This release should be seen as a technical experiment, not a finished or fully tuned model. It follows the original Z-Image Turbo settings and philosophy, with minimal intervention, to explore how well this setup translates into the CyberRealistic workflow.

All sample images were generated using Stable Diffusion WebUI Forge – Neo.
Big thanks to Ostris for the amazing work - without him, we wouldn’t have been able to do much with this yet.

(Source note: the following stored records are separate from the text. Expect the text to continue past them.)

==> src/rtl/alt_run_scheduler_if.sv <==
// Channel-side bit handshake and channel-tagged detection event stream of alt_run_scheduler.
// The slave modport is the scheduler side, and the master modport is the front-end/consumer side.
interface alt_run_scheduler_if #(
    parameter int NCH = 4,
    parameter int CW  = 4
);
    localparam int CHW = $clog2(NCH);

    logic [NCH-1:0] ch_valid;
    logic [NCH-1:0] ch_bit;
    logic [NCH-1:0] ch_ready;
    logic           det_valid;
    logic [CHW-1:0] det_ch;
    logic [CW-1:0]  det_run;
    logic           det_ready;

    modport master (
        output ch_valid, ch_bit, det_ready,
        input  ch_ready, det_valid, det_ch, det_run
    );

    modport slave (
        input  ch_valid, ch_bit, det_ready,
        output ch_ready, det_valid, det_ch, det_run
    );
endinterface

==> src/rtl/alt_run_scheduler.sv <==
// Round-robin time-shared alternating-bit run detector over NCH serial channels.
// Each channel keeps its own context, and every detection is emitted as a channel-tagged event.
module alt_run_scheduler #(
    parameter int NCH     = 4,
    parameter int MIN_RUN = 3,
    parameter int CW      = 4
) (
    input  logic clk,
    input  logic reset,
    input  logic enable,
    input  logic flush,
    output logic busy,
    alt_run_scheduler_if.slave bus
);
    localparam int PW = $clog2(NCH);
    localparam logic [1:0] IDLE  = 2'd0;
    localparam logic [1:0] RUN   = 2'd1;
    localparam logic [1:0] DRAIN = 2'd2;
    localparam logic [CW-1:0] RUN_MAX  = {CW{1'b1}};
    localparam logic [CW-1:0] RUN_FIRE = CW'(MIN_RUN);
    localparam logic [PW-1:0] LAST_CH  = PW'(NCH - 1);

    logic [1:0]    state_reg, state_next;
    logic [PW-1:0] rr_ptr_reg;
    logic          has_reg  [NCH];
    logic          last_reg [NCH];
    logic [CW-1:0] run_reg  [NCH];
    logic [CW-1:0] run_next [NCH];

    logic          det_valid_reg;
    logic [PW-1:0] det_ch_reg;
    logic [CW-1:0] det_run_reg;

    logic           stall;
    logic           accept;
    logic [NCH-1:0] grant_vec;
    logic [PW-1:0]  grant_idx;
    logic [CW-1:0]  grant_run;
    logic           fire;

    assign stall = det_valid_reg & ~bus.det_ready;

    // Search the channels starting at rr_ptr and grant the first one that presents a bit.
    always_comb begin
        int idx;
        grant_vec = '0;
        grant_idx = '0;
        accept    = 1'b0;
        idx       = 0;
        if (state_reg == RUN && !stall) begin
            for (int k = 0; k < NCH; k++) begin
                idx = (int'(rr_ptr_reg) + k) % NCH;
                if (!accept && bus.ch_valid[idx]) begin
                    accept         = 1'b1;
                    grant_idx      = PW'(idx);
                    grant_vec[idx] = 1'b1;
                end
            end
        end
    end

    assign bus.ch_ready = grant_vec;
    assign grant_run    = run_next[grant_idx];
    // A bit taken while flush is high is thrown away, so it can never raise an event.
    assign fire         = accept & ~flush & (grant_run >= RUN_FIRE);

    generate
        for (genvar gi = 0; gi < NCH; gi++) begin : g_ctx
            assign run_next[gi] = !has_reg[gi]                   ? CW'(1) :
                                  (bus.ch_bit[gi] == last_reg[gi]) ? CW'(1) :
                                  (run_reg[gi] == RUN_MAX)        ? RUN_MAX :
                                                                    run_reg[gi] + CW'(1);

            always_ff @(posedge clk) begin
                if (reset || flush) begin
                    has_reg[gi]  <= 1'b0;
                    last_reg[gi] <= 1'b0;
                    run_reg[gi]  <= '0;
                end else if (grant_vec[gi]) begin
                    has_reg[gi]  <= 1'b1;
                    last_reg[gi] <= bus.ch_bit[gi];
                    run_reg[gi]  <= run_next[gi];
                end
            end
        end
    endgenerate

    always_comb begin
        state_next = state_reg;
        case (state_reg)
            IDLE:    if (enable) state_next = RUN;
            RUN:     if (!enable) state_next = DRAIN;
            DRAIN: begin
                if (enable)
                    state_next = RUN;
                else if (!det_valid_reg || bus.det_ready)
                    state_next = IDLE;
            end
            default: state_next = IDLE;
        endcase
    end

    always_ff @(posedge clk) begin
        if (reset) begin
            state_reg     <= IDLE;
            rr_ptr_reg    <= '0;
            det_valid_reg <= 1'b0;
            det_ch_reg    <= '0;
            det_run_reg   <= '0;
        end else begin
            state_reg <= state_next;
            if (accept)
                rr_ptr_reg <= (grant_idx == LAST_CH) ? '0 : grant_idx + PW'(1);
            // While an event is held, accepts are blocked, so a new event can load only
            // when the slot is empty or is being consumed in this cycle.
            if (!det_valid_reg || bus.det_ready) begin
                det_valid_reg <= fire;
                if (fire) begin
                    det_ch_reg  <= grant_idx;
                    det_run_reg <= grant_run;
                end
            end
        end
    end

    assign bus.det_valid = det_valid_reg;
    assign bus.det_ch    = det_ch_reg;
    assign bus.det_run   = det_run_reg;
    assign busy          = (state_reg != IDLE);
endmodule

==> src/flat_wrapper.sv <==
// flat-port wrapper written by rule: the top's interface ports become plain ports
module alt_run_scheduler_flat 
#(
    parameter int NCH     = 4,
    parameter int MIN_RUN = 3,
    parameter int CW      = 4
)
  (clk, reset, enable, flush, busy, bus_ch_valid, bus_ch_bit, bus_det_ready, bus_ch_ready, bus_det_valid, bus_det_ch, bus_det_run);
  alt_run_scheduler_if #(.NCH(NCH), .CW(CW)) bus_i ();
  input  logic clk;
  input  logic reset;
  input  logic enable;
  input  logic flush;
  output logic busy;
  input wire logic [$bits(bus_i.ch_valid)-1:0] bus_ch_valid;
  input wire logic [$bits(bus_i.ch_bit)-1:0] bus_ch_bit;
  input wire logic [$bits(bus_i.det_ready)-1:0] bus_det_ready;
  output wire logic [$bits(bus_i.ch_ready)-1:0] bus_ch_ready;
  output wire logic [$bits(bus_i.det_valid)-1:0] bus_det_valid;
  output wire logic [$bits(bus_i.det_ch)-1:0] bus_det_ch;
  output wire logic [$bits(bus_i.det_run)-1:0] bus_det_run;
  assign bus_i.ch_valid = bus_ch_valid;
  assign bus_i.ch_bit = bus_ch_bit;
  assign bus_i.det_ready = bus_det_ready;
  assign bus_ch_ready = bus_i.ch_ready;
  assign bus_det_valid = bus_i.det_valid;
  assign bus_det_ch = bus_i.det_ch;
  assign bus_det_run = bus_i.det_run;
  alt_run_scheduler #(.NCH(NCH), .MIN_RUN(MIN_RUN), .CW(CW)) u_core (.clk(clk), .reset(reset), .enable(enable), .flush(flush), .busy(busy), .bus(bus_i));
endmodule
## src/rtl/vigna_pkg.sv

```systemverilog
// Shared definitions for the vigna core-to-memory bus arbiter:
// FSM state encoding, port identifiers, default timeout and the
// wait-counter sizing rule.
package vigna_pkg;

    // Arbiter FSM states.
    typedef enum logic [1:0] {
        ST_IDLE = 2'd0,
        ST_BUSY = 2'd1,
        ST_RESP = 2'd2
    } state_t;

    // Identifies which core port owns (or last owned) the memory port.
    typedef enum logic {
        PORT_INSTR = 1'b0,
        PORT_DATA  = 1'b1
    } port_t;

    // Memory-wait cycles before an access is aborted; 0 disables the abort.
    localparam int DEFAULT_TIMEOUT = 255;

    // The wait counter is never narrower than this.
    localparam int MIN_CNT_W = 8;

    // Wait counter width: wide enough to hold TIMEOUT, and at least 8 bits.
    function automatic int wait_cnt_width(input int timeout);
        int bits;
        bits = (timeout > 0) ? $clog2(timeout + 1) : 1;
        return (bits > MIN_CNT_W) ? bits : MIN_CNT_W;
    endfunction

endpackage

```

## src/rtl/vigna_bus_arb.sv

```systemverilog
// Two-to-one bus arbiter joining the vigna core's instruction and data
// ports onto a single memory port.
//
// Handshake: a core port holds x_valid with stable addr/wdata/wstrb until
// it sees x_ready high for one cycle; x_rdata is valid from that cycle on.
// The memory port holds m_valid with stable addr/wdata/wstrb until a cycle
// in which m_ready is high; m_rdata is taken in that same cycle.
//
// One access is in flight at a time. A lone requester is granted directly;
// a tie goes to the port that was not served last. An access that waits
// TIMEOUT cycles without m_ready is aborted: the requester gets its ready
// pulse with rdata of zero, and bus_err pulses alongside it.
module vigna_bus_arb
    import vigna_pkg::*;
#(
    parameter int TIMEOUT = DEFAULT_TIMEOUT
) (
    input  logic        clk,
    input  logic        resetn,

    // Core instruction port
    input  logic        i_valid,
    output logic        i_ready,
    input  logic [31:0] i_addr,
    output logic [31:0] i_rdata,
    input  logic [31:0] i_wdata,
    input  logic [3:0]  i_wstrb,

    // Core data port; wstrb of zero is a read
    input  logic        d_valid,
    output logic        d_ready,
    input  logic [31:0] d_addr,
    output logic [31:0] d_rdata,
    input  logic [31:0] d_wdata,
    input  logic [3:0]  d_wstrb,

    // Memory port
    output logic        m_valid,
    input  logic        m_ready,
    output logic [31:0] m_addr,
    input  logic [31:0] m_rdata,
    output logic [31:0] m_wdata,
    output logic [3:0]  m_wstrb,

    // One-cycle pulse accompanying the ready of an aborted access
    output logic        bus_err,

    // Current FSM state, for observation only
    output state_t      fsm_state
);

    localparam int               CNT_W       = wait_cnt_width(TIMEOUT);
    localparam logic [CNT_W-1:0] TIMEOUT_VAL = CNT_W'(TIMEOUT);
    localparam bit               TIMEOUT_ON  = (TIMEOUT != 0);

    port_t            grant;       // port owning the access in flight
    port_t            last_port;   // port that completed most recently
    logic [CNT_W-1:0] wait_cnt;    // BUSY cycles spent without m_ready

    port_t            pick;
    logic [CNT_W-1:0] wait_inc;
    logic             timeout_hit;

    // Instruction stores are not supported, so i_wstrb is deliberately dropped.
    logic             unused_i_wstrb;
    assign unused_i_wstrb = ^i_wstrb;

    // Arbitration choice: a lone requester wins; a tie goes to the port not served last.
    always_comb begin
        pick = PORT_INSTR;
        if (d_valid && (!i_valid || (last_port == PORT_INSTR))) begin
            pick = PORT_DATA;
        end
    end

    // The abort fires on the cycle whose increment would bring the counter to TIMEOUT.
    assign wait_inc    = wait_cnt + CNT_W'(1);
    assign timeout_hit = TIMEOUT_ON && (wait_inc == TIMEOUT_VAL);

    // Arbiter FSM: grant in IDLE, wait for memory in BUSY, pulse ready in RESP.
    always_ff @(posedge clk) begin
        if (!resetn) begin
            fsm_state <= ST_IDLE;
            grant     <= PORT_INSTR;
            last_port <= PORT_DATA;
            wait_cnt  <= '0;
            m_valid   <= 1'b0;
            m_addr    <= 32'h0;
            m_wdata   <= 32'h0;
            m_wstrb   <= 4'h0;
            i_ready   <= 1'b0;
            d_ready   <= 1'b0;
            i_rdata   <= 32'h0;
            d_rdata   <= 32'h0;
            bus_err   <= 1'b0;
        end else begin
            // Ready and error are single-cycle pulses unless re-armed below.
            i_ready <= 1'b0;
            d_ready <= 1'b0;
            bus_err <= 1'b0;

            case (fsm_state)
                ST_IDLE: begin
                    if (i_valid || d_valid) begin
                        grant    <= pick;
                        wait_cnt <= '0;
                        m_valid  <= 1'b1;
                        if (pick == PORT_DATA) begin
                            m_addr  <= d_addr;
                            m_wdata <= d_wdata;
                            m_wstrb <= d_wstrb;
                        end else begin
                            m_addr  <= i_addr;
                            m_wdata <= i_wdata;
                            m_wstrb <= 4'h0;
                        end
                        fsm_state <= ST_BUSY;
                    end
                end

                ST_BUSY: begin
                    if (m_ready) begin
                        // A memory response always beats a timeout landing in the same cycle.
                        m_valid <= 1'b0;
                        if (grant == PORT_DATA) begin
                            d_rdata <= m_rdata;
                            d_ready <= 1'b1;
                        end else begin
                            i_rdata <= m_rdata;
                            i_ready <= 1'b1;
                        end
                        fsm_state <= ST_RESP;
                    end else begin
                        wait_cnt <= wait_inc;
                        if (timeout_hit) begin
                            m_valid <= 1'b0;
                            bus_err <= 1'b1;
                            if (grant == PORT_DATA) begin
                                d_rdata <= 32'h0;
                                d_ready <= 1'b1;
                            end else begin
                                i_rdata <= 32'h0;
                                i_ready <= 1'b1;
                            end
                            fsm_state <= ST_RESP;
                        end
                    end
                end

                ST_RESP: begin
                    // Requests seen here wait for IDLE, so a requester that
                    // drops valid after its ready pulse is not served twice.
                    last_port <= grant;
                    fsm_state <= ST_IDLE;
                end

                default: begin
                    fsm_state <= ST_IDLE;
                end
            endcase
        end
    end

endmodule

```
$ cat src/rtl/multiword_add_ctrl.sv
// Sequencer that chains an external combinational N-bit adder across several
// beats to add or subtract multi-word operands, least-significant word first.
`ifndef N
`define N 8
`endif

module multiword_add_ctrl #(
  parameter int N         = `N,
  parameter int MAX_WORDS = 4
) (
  input  logic         clk,
  input  logic         rst_n,
  input  logic         in_valid,
  output logic         in_ready,
  input  logic [N-1:0] in_a,
  input  logic [N-1:0] in_b,
  input  logic         in_first,
  input  logic         in_last,
  input  logic         in_sub,
  output logic [N-1:0] add_a,
  output logic [N-1:0] add_b,
  output logic         add_cin,
  input  logic [N-1:0] add_sum,
  input  logic         add_cout,
  output logic         out_valid,
  input  logic         out_ready,
  output logic [N-1:0] out_sum,
  output logic         out_last,
  output logic         out_cout,
  output logic         out_ovf,
  output logic         err
);

  localparam int CW = $clog2(MAX_WORDS + 1);

  typedef enum logic {S_IDLE, S_BUSY} state_t;

  state_t         r_state;
  state_t         w_state_nxt;
  logic [CW-1:0]  r_cnt;
  logic           r_carry_q;
  logic           r_sub_q;
  logic           r_out_valid;
  logic [N-1:0]   r_out_sum;
  logic           r_out_last;
  logic           r_out_cout;
  logic           r_out_ovf;
  logic           r_err;

  logic           w_accept;
  logic           w_first_beat;
  logic           w_sub_eff;
  logic [N-1:0]   w_add_b;
  logic           w_add_cin;
  logic [CW-1:0]  w_cnt_now;
  logic           w_force_last;
  logic           w_eff_last;
  logic           w_proto_err;
  logic           w_ovf;

  // One-deep output register: ready passes straight through when it drains.
  assign in_ready = !r_out_valid || out_ready;
  assign w_accept = in_valid && in_ready;

  // State register.
  // NOTE: sequential state uses non-blocking (<=) so every flop samples pre-edge values.
  always_ff @(posedge clk or negedge rst_n) begin
    if (!rst_n) r_state <= S_IDLE;
    else        r_state <= w_state_nxt;
  end

  // Next-state logic.
  // NOTE: every always_comb output gets a default first, so no latch is inferred.
  always_comb begin
    w_state_nxt = r_state;
    if (w_accept) w_state_nxt = w_eff_last ? S_IDLE : S_BUSY;
  end

  // Output / decode logic. A first flag in BUSY restarts the operation, so it
  // is a first beat just like any beat arriving in IDLE.
  always_comb begin
    w_first_beat = (r_state == S_IDLE) || in_first;
    w_sub_eff    = w_first_beat ? in_sub : r_sub_q;
    w_add_b      = in_b ^ {N{w_sub_eff}};
    w_add_cin    = w_first_beat ? w_sub_eff : r_carry_q;
    w_cnt_now    = w_first_beat ? '0 : r_cnt;
    w_force_last = !in_last && (w_cnt_now == CW'(MAX_WORDS - 1));
    w_eff_last   = in_last || w_force_last;
    w_proto_err  = ((r_state == S_IDLE) && !in_first) ||
                   ((r_state == S_BUSY) && in_first)  ||
                   w_force_last;
    w_ovf        = (in_a[N-1] == w_add_b[N-1]) && (add_sum[N-1] != in_a[N-1]);
  end

  assign add_a   = in_a;
  assign add_b   = w_add_b;
  assign add_cin = w_add_cin;

  // Beat bookkeeping: carry chain, latched mode, and beat count.
  always_ff @(posedge clk or negedge rst_n) begin
    if (!rst_n) begin
      r_cnt     <= '0;
      r_carry_q <= 1'b0;
      r_sub_q   <= 1'b0;
    end else if (w_accept) begin
      r_carry_q <= add_cout;
      if (w_first_beat) r_sub_q <= in_sub;
      if (w_eff_last)        r_cnt <= '0;
      else if (w_first_beat) r_cnt <= CW'(1);
      else                   r_cnt <= r_cnt + CW'(1);
    end
  end

  // Result register; a simultaneous drain and accept keeps it full with new data.
  always_ff @(posedge clk or negedge rst_n) begin
    if (!rst_n) begin
      r_out_valid <= 1'b0;
      r_out_sum   <= '0;
      r_out_last  <= 1'b0;
      r_out_cout  <= 1'b0;
      r_out_ovf   <= 1'b0;
    end else if (w_accept) begin
      r_out_valid <= 1'b1;
      r_out_sum   <= add_sum;
      r_out_last  <= w_eff_last;
      r_out_cout  <= w_eff_last && add_cout;
      r_out_ovf   <= w_eff_last && w_ovf;
    end else if (r_out_valid && out_ready) begin
      r_out_valid <= 1'b0;
    end
  end

  // Sticky protocol error, cleared only by reset.
  always_ff @(posedge clk or negedge rst_n) begin
    if (!rst_n)                       r_err <= 1'b0;
    else if (w_accept && w_proto_err) r_err <= 1'b1;
  end

  assign out_valid = r_out_valid;
  assign out_sum   = r_out_sum;
  assign out_last  = r_out_last;
  assign out_cout  = r_out_cout;
  assign out_ovf   = r_out_ovf;
  assign err       = r_err;

endmodule

$ cat config.mk
export PLATFORM = sky130hd
export DESIGN_NAME = multiword_add_ctrl
export DESIGN_NICKNAME = d
export VERILOG_FILES = /design/src/rtl/multiword_add_ctrl.sv
export SDC_FILE = /design/constraint.sdc
export NUM_CORES = 1
export LEC_CHECK = 0
export BUFFER_PORTS_ARGS = -buffer_cell sky130_fd_sc_hd__buf_2
export CORE_MARGIN = 4
export CORE_UTILIZATION = 45
export CTS_CLUSTER_DIAMETER = 120
export DETAILED_ROUTE_END_ITERATION = 8
export GPL_TIMING_DRIVEN = 0
export PLACE_DENSITY = 0.93
export SLEW_MARGIN = 20
export SYNTH_ARGS = -nofsm -noshare
export SYNTH_HDL_FRONTEND = slang
export SYNTH_SLANG_ARGS = --single-unit
$ cat constraint.sdc
create_clock -name clk -period 4.3 [get_ports clk]
set_input_delay 0.86 -clock clk [delete_from_list [all_inputs] [get_ports clk]]
set_output_delay 0.86 -clock clk [all_outputs]
set_load 0.005 [all_outputs]
$ cat src/rtl/action_selector_if.sv
// -----------------------------------------------------------------------------
// action_selector_if
// Bundles the request, Q-table read and action result signals of the action
// selector into one interface.
//   slave  : the action selector itself (consumes start/state/epsilon and
//            Q-table read data; produces the read strobe/address and result)
//   master : the environment (requester plus Q-table memory)
// Signals:
//   start, current_state[5:0], epsilon[7:0]   request side
//   q_rd_en, q_rd_addr[7:0], q_rd_data        Q-table read port
//   next_action[3:0], action_valid, explored  result
//   busy                                      high whenever not idle
// -----------------------------------------------------------------------------
interface action_selector_if #(
  parameter int Q_WIDTH = 16
);
  logic                      start;
  logic [5:0]                current_state;
  logic [7:0]                epsilon;
  logic                      q_rd_en;
  logic [7:0]                q_rd_addr;
  logic signed [Q_WIDTH-1:0] q_rd_data;
  logic [3:0]                next_action;
  logic                      action_valid;
  logic                      explored;
  logic                      busy;

  modport master (
    output start, current_state, epsilon, q_rd_data,
    input  q_rd_en, q_rd_addr, next_action, action_valid, explored, busy
  );

  modport slave (
    input  start, current_state, epsilon, q_rd_data,
    output q_rd_en, q_rd_addr, next_action, action_valid, explored, busy
  );
endinterface
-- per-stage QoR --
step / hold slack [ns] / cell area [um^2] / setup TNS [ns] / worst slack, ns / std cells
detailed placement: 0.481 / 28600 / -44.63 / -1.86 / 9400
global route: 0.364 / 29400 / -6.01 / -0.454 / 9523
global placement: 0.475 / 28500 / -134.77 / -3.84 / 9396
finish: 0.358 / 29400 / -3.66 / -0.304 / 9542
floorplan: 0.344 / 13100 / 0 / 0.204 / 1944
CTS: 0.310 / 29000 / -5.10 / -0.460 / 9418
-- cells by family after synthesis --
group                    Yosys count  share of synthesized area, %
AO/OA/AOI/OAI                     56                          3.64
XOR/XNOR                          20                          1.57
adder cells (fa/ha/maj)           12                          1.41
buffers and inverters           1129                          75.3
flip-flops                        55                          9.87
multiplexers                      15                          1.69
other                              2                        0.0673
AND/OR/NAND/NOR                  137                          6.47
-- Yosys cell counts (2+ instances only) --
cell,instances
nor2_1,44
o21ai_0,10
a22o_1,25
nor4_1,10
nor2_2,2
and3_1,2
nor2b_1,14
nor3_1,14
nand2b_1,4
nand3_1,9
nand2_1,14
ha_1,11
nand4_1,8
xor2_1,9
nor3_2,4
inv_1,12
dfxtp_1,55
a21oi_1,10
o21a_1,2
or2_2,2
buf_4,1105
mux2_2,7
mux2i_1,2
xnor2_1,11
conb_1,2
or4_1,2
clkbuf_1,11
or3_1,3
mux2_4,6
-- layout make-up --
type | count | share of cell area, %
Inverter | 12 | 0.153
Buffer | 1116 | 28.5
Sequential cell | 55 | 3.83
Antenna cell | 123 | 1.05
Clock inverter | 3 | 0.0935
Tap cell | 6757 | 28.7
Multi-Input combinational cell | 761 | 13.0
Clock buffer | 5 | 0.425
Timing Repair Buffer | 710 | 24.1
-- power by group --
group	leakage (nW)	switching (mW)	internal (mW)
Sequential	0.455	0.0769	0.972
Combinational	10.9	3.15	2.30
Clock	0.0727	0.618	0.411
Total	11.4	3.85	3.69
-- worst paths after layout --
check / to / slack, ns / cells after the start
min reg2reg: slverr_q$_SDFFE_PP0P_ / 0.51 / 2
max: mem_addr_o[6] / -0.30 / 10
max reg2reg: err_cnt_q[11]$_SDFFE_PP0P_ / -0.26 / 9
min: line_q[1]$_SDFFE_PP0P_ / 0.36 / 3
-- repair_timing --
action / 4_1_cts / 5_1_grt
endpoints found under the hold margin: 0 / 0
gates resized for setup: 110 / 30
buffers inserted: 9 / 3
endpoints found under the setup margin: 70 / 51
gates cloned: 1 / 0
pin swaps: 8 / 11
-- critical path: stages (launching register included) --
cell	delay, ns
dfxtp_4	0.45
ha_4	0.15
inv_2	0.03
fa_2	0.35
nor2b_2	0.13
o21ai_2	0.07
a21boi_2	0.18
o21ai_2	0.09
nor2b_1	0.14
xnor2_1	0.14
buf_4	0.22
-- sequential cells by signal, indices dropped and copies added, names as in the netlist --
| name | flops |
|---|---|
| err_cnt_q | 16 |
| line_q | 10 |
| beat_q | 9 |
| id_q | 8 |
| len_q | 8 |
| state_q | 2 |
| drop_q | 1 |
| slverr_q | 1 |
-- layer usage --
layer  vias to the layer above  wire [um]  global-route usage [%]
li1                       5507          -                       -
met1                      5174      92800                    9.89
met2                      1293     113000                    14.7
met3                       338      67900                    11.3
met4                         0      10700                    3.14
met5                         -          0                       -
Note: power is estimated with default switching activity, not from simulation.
==> src/rtl/clock_gated_prod_accumulator_pkg.sv <==
`default_nettype none
// +----------------------------------------------------------------------------+
// | Module      : clock_gated_prod_accumulator_pkg                             |
// | Description : Shared state encoding, default product width and a ceil-log2 |
// |               helper for the clock-gated product accumulator.              |
// | Revision    : 1.0 - initial release                                        |
// +----------------------------------------------------------------------------+
package clock_gated_prod_accumulator_pkg;

  // Width of the product delivered by the 4-bit multiplier
  localparam int C_PROD_W_DEF = 8;

  typedef enum logic [1:0] {
    ST_IDLE  = 2'd0,
    ST_ACCUM = 2'd1,
    ST_HOLD  = 2'd2
  } state_t;

  // Ceiling log2; used for counter and sum widths at elaboration time
  function automatic int clog2(input int v);
    int r;
    r = 0;
    while ((1 << r) < v) begin
      r = r + 1;
    end
    return r;
  endfunction

endpackage
`default_nettype wire

==> src/rtl/clock_gated_prod_accumulator.sv <==
`default_nettype none
// +----------------------------------------------------------------------------+
// | Module      : clock_gated_prod_accumulator                                 |
// | Description : Sums N_ACC consecutive multiplier products and offers the    |
// |               sum on a valid/ready port. Drives the multiplier clock       |
// |               enable so the multiplier idles while the result is held.     |
// | Revision    : 1.0 - initial release                                        |
// +----------------------------------------------------------------------------+
module clock_gated_prod_accumulator
  import clock_gated_prod_accumulator_pkg::*;
#(
  parameter int PROD_W = C_PROD_W_DEF,
  parameter int N_ACC  = 4,
  parameter int ACC_W  = PROD_W + clog2(N_ACC),
  localparam int CNT_W = clog2(N_ACC)
) (
  input  logic              clk,
  input  logic              rst,          // asynchronous, active-low
  input  logic              i_clear,
  input  logic              i_in_valid,
  input  logic [PROD_W-1:0] i_in_prod,
  output logic              o_in_ready,
  output logic              o_mult_en,
  output logic [ACC_W-1:0]  o_sum_out,
  output logic              o_out_valid,
  input  logic              i_out_ready,
  output logic [CNT_W-1:0]  o_cnt
);

  // A batch of fewer than two products is meaningless for this stage
  generate
    if (N_ACC < 2) begin : g_bad_n_acc
      $error("clock_gated_prod_accumulator: N_ACC must be at least 2");
    end
  endgenerate

  localparam logic [CNT_W-1:0] C_CNT_LAST = CNT_W'(N_ACC - 1);
  localparam logic [CNT_W-1:0] C_CNT_ONE  = CNT_W'(1);

  state_t             r_state;
  logic [ACC_W-1:0]   r_acc;
  logic [CNT_W-1:0]   r_cnt;
  logic [ACC_W-1:0]   r_sum;
  logic               r_out_valid;

  logic [ACC_W-1:0]   w_prod_ext;
  logic [ACC_W-1:0]   w_acc_next;
  logic               w_in_ready;
  logic               w_accept;

  // Ready depends on state alone, so no combinational path from o_out_ready
  assign w_in_ready = (r_state != ST_HOLD);
  assign w_accept   = i_in_valid & w_in_ready;
  assign w_prod_ext = {{(ACC_W - PROD_W){1'b0}}, i_in_prod};
  assign w_acc_next = r_acc + w_prod_ext;

  // Batch FSM: collect products, publish the sum, wait for the consumer
  always_ff @(posedge clk or negedge rst) begin
    if (!rst) begin
      r_state     <= ST_IDLE;
      r_acc       <= '0;
      r_cnt       <= '0;
      r_sum       <= '0;
      r_out_valid <= 1'b0;
    end else if (i_clear) begin
      // Flush wins over any accept or handshake; last sum is left visible
      r_state     <= ST_IDLE;
      r_acc       <= '0;
      r_cnt       <= '0;
      r_out_valid <= 1'b0;
    end else begin
      case (r_state)
        ST_IDLE: begin
          if (w_accept) begin
            r_acc   <= w_prod_ext;
            r_cnt   <= C_CNT_ONE;
            r_state <= ST_ACCUM;
          end
        end
        ST_ACCUM: begin
          if (w_accept) begin
            if (r_cnt == C_CNT_LAST) begin
              r_sum       <= w_acc_next;
              r_out_valid <= 1'b1;
              r_acc       <= '0;
              r_cnt       <= '0;
              r_state     <= ST_HOLD;
            end else begin
              r_acc <= w_acc_next;
              r_cnt <= r_cnt + C_CNT_ONE;
            end
          end
        end
        ST_HOLD: begin
          if (i_out_ready) begin
            r_out_valid <= 1'b0;
            r_state     <= ST_IDLE;
          end
        end
        default: begin
          r_state     <= ST_IDLE;
          r_acc       <= '0;
          r_cnt       <= '0;
          r_out_valid <= 1'b0;
        end
      endcase
    end
  end

  assign o_in_ready  = w_in_ready;
  assign o_mult_en   = w_in_ready;
  assign o_sum_out   = r_sum;
  assign o_out_valid = r_out_valid;
  assign o_cnt       = r_cnt;

endmodule
`default_nettype wire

I created Z-Image Promptsmith a precision image-prompting system built for creators who want consistent, production-ready prompts - not trial-and-error tag soup.


What this is not

❌ Not a polished CyberRealistic mainline release
❌ Don’t expect miracles
❌ It won’t turn weak ideas into masterpieces
❌ It won’t solve world hunger
❌ It won’t bring world peace
❌ It will not end wars, climate change, or Monday mornings
❌ It won’t make coffee or do your taxes
❌ It is not sentient, aware, or secretly judging your prompts

So… what is this then?

✅ A fun experimental build
✅ Fast, responsive, and interesting to play with
✅ Meant for experimentation, comparison, and curiosity
✅ Shared to learn from real-world usage and feedback

⚙️ Personal Settings (Forge Neo)

Sampler: DPM++ 2s a RF
Schedule: Beta
Sampling steps: 14 Steps
CFG: 1
Shift: 6

Required Additional Files

Make sure you also have the following:
16 GB+ VRAM: qwen3_4b.safetensors
8–12 GB VRAM: qwen34bfp8_scaled.safetensors
All VRAM sizes VAE: ae.safetensors


This model is shared as-is, for users who enjoy experimenting, benchmarking, and pushing models outside the comfort zone.

Feedback, findings, and edge cases are welcome - this release exists primarily to learn from real-world usage.